Evaluating Text Quality with BLEU Score in Python Using NLTK

Mansoor Aldosari
2 min readOct 22, 2023
Photo by Matteo Vistocco on Unsplash

When it comes to assessing the quality of text generation or translation, one of the most widely used metrics is the BLEU (Bilingual Evaluation Understudy) score. BLEU provides a quantitative measure of how well a machine-generated text aligns with human-generated references. In this article, we’ll explore how to calculate BLEU scores using Python and the NLTK library.

What is BLEU Score?

BLEU score was introduced in a paper by Kishore Papineni and his colleagues in 2002. It aims to address the difficulty of evaluating the quality of machine-generated text, such as translations, in an automated and quantitative way. The core idea behind BLEU is to compare the similarity between a candidate text (the text generated by the machine) and reference texts (human-generated translations or ground truth) by examining the n-grams, or sequences of words, they share.

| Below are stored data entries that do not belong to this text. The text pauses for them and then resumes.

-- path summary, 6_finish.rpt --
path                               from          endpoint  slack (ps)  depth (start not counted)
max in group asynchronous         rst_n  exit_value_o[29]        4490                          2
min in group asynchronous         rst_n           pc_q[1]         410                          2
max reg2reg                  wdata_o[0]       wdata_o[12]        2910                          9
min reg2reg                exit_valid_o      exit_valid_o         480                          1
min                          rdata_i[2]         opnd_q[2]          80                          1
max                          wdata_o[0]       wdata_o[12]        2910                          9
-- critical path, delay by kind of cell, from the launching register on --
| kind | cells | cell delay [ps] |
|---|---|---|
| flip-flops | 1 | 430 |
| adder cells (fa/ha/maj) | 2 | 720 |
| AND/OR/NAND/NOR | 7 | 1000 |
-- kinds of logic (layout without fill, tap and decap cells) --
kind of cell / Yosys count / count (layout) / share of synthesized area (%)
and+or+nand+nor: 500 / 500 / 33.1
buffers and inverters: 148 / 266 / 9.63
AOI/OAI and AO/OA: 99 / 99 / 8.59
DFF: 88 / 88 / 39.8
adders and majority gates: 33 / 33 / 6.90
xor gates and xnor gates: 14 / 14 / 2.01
[src/common/spmm_pkg.sv]
package spmm_pkg;

    // Matrix size, also the nonzero capacity of one CSR matrix
    localparam int N = 4;
    localparam int W = 8;

    // Rows carried by one RHS or output beat
    localparam int ROWS_PER_BEAT = 2;
    localparam int NUM_BEATS = N / ROWS_PER_BEAT;

    localparam int IDX_W = $clog2(N);
    // One extra bit so an end pointer can hold N
    localparam int PTR_W = IDX_W + 1;
    localparam int BEAT_W = (NUM_BEATS > 1) ? $clog2(NUM_BEATS) : 1;

    typedef logic [W-1:0] elem_t;
    typedef logic [IDX_W-1:0] idx_t;
    typedef logic [PTR_W-1:0] ptr_t;
    typedef logic [BEAT_W-1:0] beat_idx_t;

    // Sparse LHS in CSR form, row_ptr holds end pointers
    typedef struct packed {
        ptr_t [N-1:0] row_ptr;
        idx_t [N-1:0] col;
        elem_t [N-1:0] val;
    } csr_t;

    // Indexed as [row][column]
    typedef elem_t [ROWS_PER_BEAT-1:0][N-1:0] row_beat_t;

    typedef elem_t [N-1:0] column_t;

    // Column-major, matrix[col][row]
    typedef column_t [N-1:0] matrix_t;

    // Per nonzero position: owning row and whether it lies below nnz
    typedef struct packed {
        idx_t [N-1:0] row;
        logic [N-1:0] live;
    } nz_tag_t;

    typedef enum logic [1:0] {
        IDLE,
        LOAD_RHS,
        READY
    } ctrl_state_t;

endpackage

BLEU operates based on the following principles:

1. Precision: BLEU evaluates how many of the n-grams in the candidate text exist in the reference texts. It calculates a precision score for each n-gram size (typically 1 to 4) and then computes a geometric mean of these precisions.

2. Brevity Penalty: BLEU penalizes overly short candidate texts. If the candidate text is too short compared to the references, its score is reduced.

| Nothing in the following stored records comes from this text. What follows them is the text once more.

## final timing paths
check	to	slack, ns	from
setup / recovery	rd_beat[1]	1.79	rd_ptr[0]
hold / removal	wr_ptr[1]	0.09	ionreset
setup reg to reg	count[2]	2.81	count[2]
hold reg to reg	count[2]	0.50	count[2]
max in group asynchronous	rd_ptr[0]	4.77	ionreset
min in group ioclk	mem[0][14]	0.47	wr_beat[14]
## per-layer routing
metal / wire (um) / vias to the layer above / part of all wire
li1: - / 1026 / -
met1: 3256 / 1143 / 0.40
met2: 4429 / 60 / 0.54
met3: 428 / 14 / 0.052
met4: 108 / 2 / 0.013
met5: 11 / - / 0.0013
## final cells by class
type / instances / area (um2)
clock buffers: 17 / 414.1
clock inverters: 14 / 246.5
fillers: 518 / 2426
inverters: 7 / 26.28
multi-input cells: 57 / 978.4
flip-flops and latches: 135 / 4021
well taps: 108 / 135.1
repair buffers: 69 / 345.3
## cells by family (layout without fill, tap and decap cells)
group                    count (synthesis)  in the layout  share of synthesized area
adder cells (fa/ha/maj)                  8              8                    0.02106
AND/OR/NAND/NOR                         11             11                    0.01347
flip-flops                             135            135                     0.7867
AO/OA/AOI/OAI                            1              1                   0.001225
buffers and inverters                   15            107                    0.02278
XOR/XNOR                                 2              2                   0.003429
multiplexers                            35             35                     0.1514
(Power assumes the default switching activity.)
--- src/clink_rx_pkg.sv ---
/* Shared types and decode for the chiplet link receiver.
   Beats are 32 bits wide and carry 4 bytes. A packet holds at most 8 data bytes,
   so longer lengths are clamped to two data beats. */
package clink_rx_pkg;

   //######################################
   // Widths
   //######################################
   localparam int CW         = 32;         // Command word
   localparam int AW         = 32;         // Address
   localparam int DW         = 64;         // Data payload
   localparam int IOW        = 32;         // Pad beat
   localparam int BEAT_BYTES = 4;          // Bytes per beat
   localparam int CRDT_W     = 16;         // Credit counters
   localparam int HDR_BEATS  = 3;          // cmd + dst + src
   localparam int DATA_BEATS = DW / IOW;   // Max data beats

   // Opcodes, reduced set
   localparam logic [3:0] OP_REQ_RD  = 4'd1;   // No data
   localparam logic [3:0] OP_REQ_WR  = 4'd2;   // With data
   localparam logic [3:0] OP_RESP_RD = 4'd3;   // With data
   localparam logic [3:0] OP_RESP_WR = 4'd4;   // No data
   localparam logic [3:0] OP_LINK    = 4'd15;  // Command word only

   // Link credit codes, carried in the length field
   localparam logic [7:0] CRDT_CODE_REQ  = 8'h01;
   localparam logic [7:0] CRDT_CODE_RESP = 8'h11;

   //######################################
   // Types
   //######################################
   typedef enum logic [1:0] {CLS_NONE, CLS_REQ, CLS_RESP, CLS_LINK} cmd_class_e;

   typedef logic [IOW-1:0] beat_t;
   typedef logic [2:0]     bcnt_t;       // Beat count, up to 5

   // Command word fields; ext holds the credit value on link packets
   typedef struct packed {
      logic [15:0] ext;
      logic [7:0]  len;                  // Length or credit code
      logic        rsvd;
      logic [2:0]  size;
      logic [3:0]  opcode;
   } cmd_t;

   typedef struct packed {
      logic [CW-1:0] cmd;
      logic [AW-1:0] dstaddr;
      logic [AW-1:0] srcaddr;
      logic [DW-1:0] data;
   } umi_pkt_t;

   typedef struct packed {
      logic        valid;
      logic [7:0]  code;
      logic [15:0] value;
   } link_crdt_t;

   //######################################
   // Decode
   //######################################
   function automatic cmd_class_e pkt_class(input logic [3:0] opcode);
      case (opcode)
         OP_REQ_RD, OP_REQ_WR:   return CLS_REQ;
         OP_RESP_RD, OP_RESP_WR: return CLS_RESP;
         OP_LINK:                return CLS_LINK;
         default:                return CLS_NONE;  // Dropped by framer
      endcase
   endfunction

   function automatic bcnt_t pkt_beats(input cmd_t cmd);
      logic [15:0] nbytes;
      logic [15:0] dbeats;
      nbytes = ({8'h00, cmd.len} + 16'd1) << cmd.size;
      dbeats = (nbytes + 16'(BEAT_BYTES - 1)) >> $clog2(BEAT_BYTES);  // Round up
      if (dbeats > 16'(DATA_BEATS))
         dbeats = 16'(DATA_BEATS);
      case (cmd.opcode)
         OP_LINK:                return bcnt_t'(1);
         OP_REQ_RD, OP_RESP_WR:  return bcnt_t'(HDR_BEATS);
         OP_REQ_WR, OP_RESP_RD:  return bcnt_t'(HDR_BEATS) + dbeats[2:0];
         default:                return bcnt_t'(1);
      endcase
   endfunction

endpackage

--- src/clink_rx_credits.sv ---
/* Local and remote credit tracking. Local counters load their start value
   while csr_en is low. Remote values are taken only from the two known codes. */
`timescale 1ns/100ps
module clink_rx_credits
   (input  logic                            ioclk,
    input  logic                            ionreset,
    input  logic                            csr_en,
    input  logic [clink_rx_pkg::CRDT_W-1:0] csr_crdt_req_init,
    input  logic [clink_rx_pkg::CRDT_W-1:0] csr_crdt_resp_init,
    input  logic                            req_pop,
    input  logic                            resp_pop,
    input  clink_rx_pkg::link_crdt_t        link_crdt,
    output logic [clink_rx_pkg::CRDT_W-1:0] loc_crdt_req,
    output logic [clink_rx_pkg::CRDT_W-1:0] loc_crdt_resp,
    output logic [clink_rx_pkg::CRDT_W-1:0] rmt_crdt_req,
    output logic [clink_rx_pkg::CRDT_W-1:0] rmt_crdt_resp
   );
   import clink_rx_pkg::*;

   //######################################
   // Local credits, one per drained beat
   //######################################
   always_ff @(posedge ioclk or negedge ionreset)
   begin
      if (!ionreset)
      begin
         loc_crdt_req  <= '0;
         loc_crdt_resp <= '0;
      end
      else if (!csr_en)
      begin
         loc_crdt_req  <= csr_crdt_req_init;    // Link disabled
         loc_crdt_resp <= csr_crdt_resp_init;
      end
      else
      begin
         if (req_pop)
            loc_crdt_req  <= loc_crdt_req + CRDT_W'(1);
         if (resp_pop)
            loc_crdt_resp <= loc_crdt_resp + CRDT_W'(1);
      end
   end

   //######################################
   // Remote credits from link packets
   //######################################
   always_ff @(posedge ioclk or negedge ionreset)
   begin
      if (!ionreset)
      begin
         rmt_crdt_req  <= '0;
         rmt_crdt_resp <= '0;
      end
      else if (link_crdt.valid)
      begin
         if (link_crdt.code == CRDT_CODE_REQ)
            rmt_crdt_req  <= link_crdt.value;
         if (link_crdt.code == CRDT_CODE_RESP)
            rmt_crdt_resp <= link_crdt.value;   // Other codes fall through
      end
   end

endmodule

--- config.mk ---
export PLATFORM = sky130hd
export DESIGN_NAME = clink_rx_credits
export DESIGN_NICKNAME = d
export VERILOG_FILES = /design/src/clink_rx_pkg.sv /design/src/clink_rx_credits.sv
export SDC_FILE = /design/constraint.sdc
export NUM_CORES = 1
export LEC_CHECK = 0
export BUFFER_PORTS_ARGS = -buffer_cell sky130_fd_sc_hd__buf_2
export CELL_PAD_IN_SITES_DETAIL_PLACEMENT = 0
export CELL_PAD_IN_SITES_GLOBAL_PLACEMENT = 1
export CORE_AREA = 2 2 92 94
export DETAILED_ROUTE_END_ITERATION = 7
export DIE_AREA = 0 0 94 96
export PLACE_DENSITY_LB_ADDON = 0.1
export RECOVER_POWER = 50
export SLEW_MARGIN = 20
export SYNTH_ARGS = -nofsm -noshare
export SYNTH_HDL_FRONTEND = slang
export SYNTH_SLANG_ARGS = --single-unit
--- constraint.sdc ---
create_clock -name ioclk -period 2.45 [get_ports ioclk]
set_input_delay 0.3675 -clock ioclk [delete_from_list [all_inputs] [get_ports ioclk]]
set_output_delay 0.3675 -clock ioclk [all_outputs]
set_load 0.01 [all_outputs]
==> results.json <==
{
  "global_route.usage.total_pct": 16.1,
  "synth_seq_area_share_pct": 52.2,
  "layout_worst_path_cycle_share_pct": 69.3,
  "cts_resized": 0,
  "violations_in_the_final_reports": "max-capacitance violations, max-slew violations",
  "pre_cts_slack_ns": 0.539,
  "r2r.worst_path.cells": 5,
  "remaining_drc_errors": 0,
  "max-clock-path-buffers": 2,
  "wl_per_cell_um": 13.8,
  "clkTransAtPathRegs_ns": 0.07,
  "data_required_critical_path_ns": 2.60,
  "critical_register_to_register_path_startpoint": "loc_crdt_resp[0]$_DFFE_PN0P_",
  "num_vias": 2464,
  "starting_density_of_the_core_pct": 38.1,
  "antenna_diode_count": 0,
  "ant_nets": 0,
  "synth_async_sr_flop_share_pct": 100,
  "core_area_sq_um": 8050,
  "min_delay_path_depth": 2,
  "fin_nets": 458,
  "cts-buffers-inserted": 9,
  "rsz_0062_raised_after_global_routing": "false",
  "largest_stage_delay_on_the_critical_path_ns": 0.46,
  "min_to": "loc_crdt_resp[14]$_DFFE_PN0P_",
  "average_instance_area_after_synthesis_sq_um": 11.4,
  "synthDistinctLibCells": 34,
  "dp_hpwl_mm": 5.07,
  "synthesis.area_sq_um": 3070,
  "maxCapViolCount": 1,
  "synthToLayoutAreaGrowth_pct": 29.1,
  "gpl.final_weighted_congestion": 0.741,
  "tightestPinTransition_ns": 1.57,
  "drv_slew": 27,
  "postCtsSetupBuffers": 0,
  "post_layout_nonfiller_instances": 504,
  "placed_cells_incl_taps": 488,
  "hold_class": "in -> reg",
  "number_of_global_route_vias_before_repair": 2393,
  "yosys_warnings": 0,
  "setup_tns_ns": 0,
  "root_buffer": "sky130_fd_sc_hd__clkbuf_8",
  "path_delay_family": "simple AND/OR/NAND/NOR gates",
  "vdd_drop_max_mv": 0.305,
  "cts.sink_count": 64,
  "p_per_area_nw_per_um2": 666,
  "num_io_pins": 126,
  "worst_hold_slack_ns": 0.261,
  "critPathArrivalTime_ns": 1.85,
  "crit_path_end_kind": "register",
  "regToRegEndpoint": "loc_crdt_resp[12]$_DFFE_PN0P_",
  "critical_path.n_buffers_inverters": 0,
  "drtIter0Drc": 81,
  "period_minus_slack_ns": 1.70,
  "overflow": 0,
  "first_pass_grt_wire_length_mm": 11.3,
  "postSynthRegisterBits": 64,
  "relSlewSlack_pct": -4.73,
  "rows": 33,
  "placement.io_buffers": 125,
  "max_freq_ghz": 0.589,
  "synthTopCellsByArea": "sky130_fd_sc_hd__dfrtp_1 (52%), sky130_fd_sc_hd__mux2_4 (9.8%), sky130_fd_sc_hd__a21oi_1 (4.6%)",
  "synth_area_leader_cell": "sky130_fd_sc_hd__dfrtp_1",
  "clk-insertion-delay-late_ns": 0.33,
  "synth_fp_nets": 334,
  "worst_setup_path_startpoint": "loc_crdt_resp[0]$_DFFE_PN0P_",
  "leakage_uw": 0.00190,
  "final_critical_path_setup_slack_ns": 0.751,
  "die-area_sq_um": 9020,
  "synthesis.instances": 270,
  "synth-edff-count": 0,
  "detail_route.vias_per_cell": 4.89,
  "cts_tree": "built",
  "final_setup_violating_endpoints": 0,
  "result_of_the_run": "finished, violations left",
  "clock_skew_ns": 0.00667,
  "die_height_um": 96,
  "critical_path_cell_list": "ha_1 -> nand3_1 -> nor4_1 -> xnor2_1 -> a21oi_1",
  "die_x_um": 94,
  "final_hold_viol_count": 0,
  "maximum_number_of_pins_on_one_net_before_global_route_repair": 39,
  "worst-path-max-fanout": 6,
  "r2r_setup_slack_ns": 0.75,
  "grt_antenna_before_repair": 0,
  "crit_path_start_kind": "register",
  "synth.top_cell.area_share_pct": 52.2,
  "first_pass_iteration_count_of_the_detailed_router": 4,
  "holdCritStartpoint": "csr_crdt_resp_init[14]",
  "dominantRegCellSynth": "sky130_fd_sc_hd__dfrtp_1",
  "layout-drive-gt1-share_pct": 37.8,
  "drt_wl_total_mm": 6.94,
  "timing_worst_setup_path_type": "reg -> reg",
  "htree_num_levels": 3,
  "cts_hold_repair.buffers": 0,
  "critical-path-slowest-cell": "sky130_fd_sc_hd__dfrtp_1"
}
-- state kept, by name, summed over array words and instances (netlist names) --
signal         flops
loc_crdt_req      16
loc_crdt_resp     16
rmt_crdt_req      16
rmt_crdt_resp     16
-- synthesized netlist by cell type, types with 2 or more instances --
library cell	n
sky130_fd_sc_hd__buf_2	3
sky130_fd_sc_hd__and3_1	3
sky130_fd_sc_hd__buf_4	2
sky130_fd_sc_hd__xnor2_1	12
sky130_fd_sc_hd__nand3_1	9
sky130_fd_sc_hd__inv_1	3
sky130_fd_sc_hd__clkbuf_1	6
sky130_fd_sc_hd__or3_1	3
sky130_fd_sc_hd__and4b_1	2
sky130_fd_sc_hd__mux2_4	20
sky130_fd_sc_hd__mux2_2	12
sky130_fd_sc_hd__mux2i_1	2
sky130_fd_sc_hd__nor4_1	3
sky130_fd_sc_hd__o21ai_0	3
sky130_fd_sc_hd__ha_1	2
sky130_fd_sc_hd__nand2_1	9
sky130_fd_sc_hd__buf_6	2
sky130_fd_sc_hd__xor2_1	13
sky130_fd_sc_hd__a21oi_1	28
sky130_fd_sc_hd__dfrtp_1	64
sky130_fd_sc_hd__nor3_1	5
sky130_fd_sc_hd__a31oi_1	4
sky130_fd_sc_hd__and4_1	3
sky130_fd_sc_hd__nor2_1	36
sky130_fd_sc_hd__nand4_1	12
-- placed cells by master, fill, tap and decap left out, types with 2 or more instances in the layout --
cell                         netlist  final
sky130_fd_sc_hd__dfrtp_1          64     64
sky130_fd_sc_hd__nor2_1           36     36
sky130_fd_sc_hd__nand4_1          12     12
sky130_fd_sc_hd__mux2i_1           2      2
sky130_fd_sc_hd__buf_2             3     98
sky130_fd_sc_hd__a31oi_1           4      4
sky130_fd_sc_hd__o21ai_0           3      3
sky130_fd_sc_hd__mux2_4           20     20
sky130_fd_sc_hd__nand2_1           9      9
sky130_fd_sc_hd__clkbuf_1          6     28
sky130_fd_sc_hd__ha_1              2      2
sky130_fd_sc_hd__or3_1             3      3
sky130_fd_sc_hd__buf_12            1      2
sky130_fd_sc_hd__and4b_1           2      2
sky130_fd_sc_hd__clkbuf_8          0      9
sky130_fd_sc_hd__xor2_1           13     13
sky130_fd_sc_hd__and4_1            3      3
sky130_fd_sc_hd__mux2_2           12     12
sky130_fd_sc_hd__nor4_1            3      3
sky130_fd_sc_hd__nand3_1           9      9
sky130_fd_sc_hd__nor3_1            5      5
sky130_fd_sc_hd__xnor2_1          12     12
sky130_fd_sc_hd__clkinvlp_4        0      2
sky130_fd_sc_hd__inv_1             3      3
sky130_fd_sc_hd__a21oi_1          28     28
sky130_fd_sc_hd__and3_1            3      3
sky130_fd_sc_hd__bufinv_16         0      2
-- power breakdown --
group,internal (uW),switching [uW],leakage [uW],total (uW)
logic,197,214,0.000995,411
registers,1140,91.5,0.000799,1230
clock network,578,419,0.000103,998
total,1910,725,0.00190,2640
-- metal layers --
layer / wire length, um / GRT usage, % / vias up
met1: 3060 / 20.6 / 1186
met3: 528 / 5.09 / 5
met5: 0 / 0 / -
li1: - / - / 1198
met2: 3290 / 25.2 / 75
met4: 63 / 6.88 / 0
-- worst register-to-register path, stage by stage (launching register included) --
cell and delay [ns]:
sky130_fd_sc_hd__dfrtp_1 0.46, sky130_fd_sc_hd__ha_1 0.27, sky130_fd_sc_hd__nand3_1 0.19, sky130_fd_sc_hd__nor4_1 0.37, sky130_fd_sc_hd__xnor2_1 0.16, sky130_fd_sc_hd__a21oi_1 0.08
-- metrics by stage --
stage                     util, %  total power, uW  instance area, sq um
after floorplan                 -             1470                  3070
after CTS                    49.6             2700                  3990
after detailed placement     46.9             1670                  3770
final                        49.2             2640                  3960
after global placement       46.9             1670                  3770
after global routing         49.2             2790                  3960
-- cells by family after synthesis --
| group | after synthesis | share of synthesized area (%) |
|---|---|---|
| adder cells (fa/ha/maj) | 2 | 0.816 |
| AO/OA/AOI/OAI | 37 | 6.45 |
| XOR/XNOR | 25 | 7.14 |
| AND/OR/NAND/NOR | 90 | 14.9 |
| buffers and inverters | 18 | 3.59 |
| flip-flops | 64 | 52.2 |
| multiplexers | 34 | 14.9 |
-- how the worst max path moves through the flow --
stage / slack, ns / end / cells after the start
after floorplan: 0.79 / rmt_crdt_req[10]$_DFFE_PN0P_ / 6
after global placement: 0.58 / rmt_crdt_req[15]$_DFFE_PN0P_ / 6
after detailed placement: 0.54 / rmt_crdt_req[2]$_DFFE_PN0P_ / 6
after CTS: 0.78 / loc_crdt_resp[12]$_DFFE_PN0P_ / 5
after global routing: 0.61 / loc_crdt_resp[13]$_DFFE_PN0P_ / 4
final: 0.75 / loc_crdt_resp[12]$_DFFE_PN0P_ / 5
-- cell type report --
cell class	count	area (sq um)
clock inverters	6	92.6
flip-flops and latches	64	1600
well taps	105	131
clock buffers	10	128
repair buffers	128	639
inverters	3	11.3
fillers	810	4090
multi-input cells	188	1360
Power figures use the tool's default switching activity.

Calculating BLEU Score with NLTK

Now, let’s calculate BLEU scores for a sample sentence. Assume we have a reference sentence “this is a simple example,” and a candidate sentence “this is an example.” We’ll calculate both the sentence-level BLEU score and the corpus-level BLEU score.

from nltk.translate.bleu_score import sentence_bleu, corpus_bleu

# Reference and candidate sentences
reference = “this is a simple example”.split()
candidate = “this is an example”.split()

# Calculate BLEU score for a single sentence
bleu_score = sentence_bleu([reference], candidate)
print(“BLEU Score (sentence):”, bleu_score)

# Calculate BLEU score for a corpus (list of candidate sentences)
corpus_reference = [[“this is a simple example”.split()]]
corpus_candidate = [“this is an example”.split()]

corpus_bleu_score = corpus_bleu(corpus_reference, corpus_candidate)
print(“BLEU Score (corpus):”, corpus_bleu_score)

In this code, we calculate the BLEU score for a single sentence using sentence_bleu and for a corpus of sentences using corpus_bleu. You can replace the reference and candidate sentences with your own data for evaluation.


The BLEU score is a valuable tool for evaluating the quality of machine-generated text in a quantifiable manner. By comparing n-grams in candidate texts to reference texts, BLEU provides a meaningful metric for assessing text quality. With Python and NLTK, calculating BLEU scores is straightforward and can be applied to a wide range of natural language processing tasks, including machine translation, text generation, and more.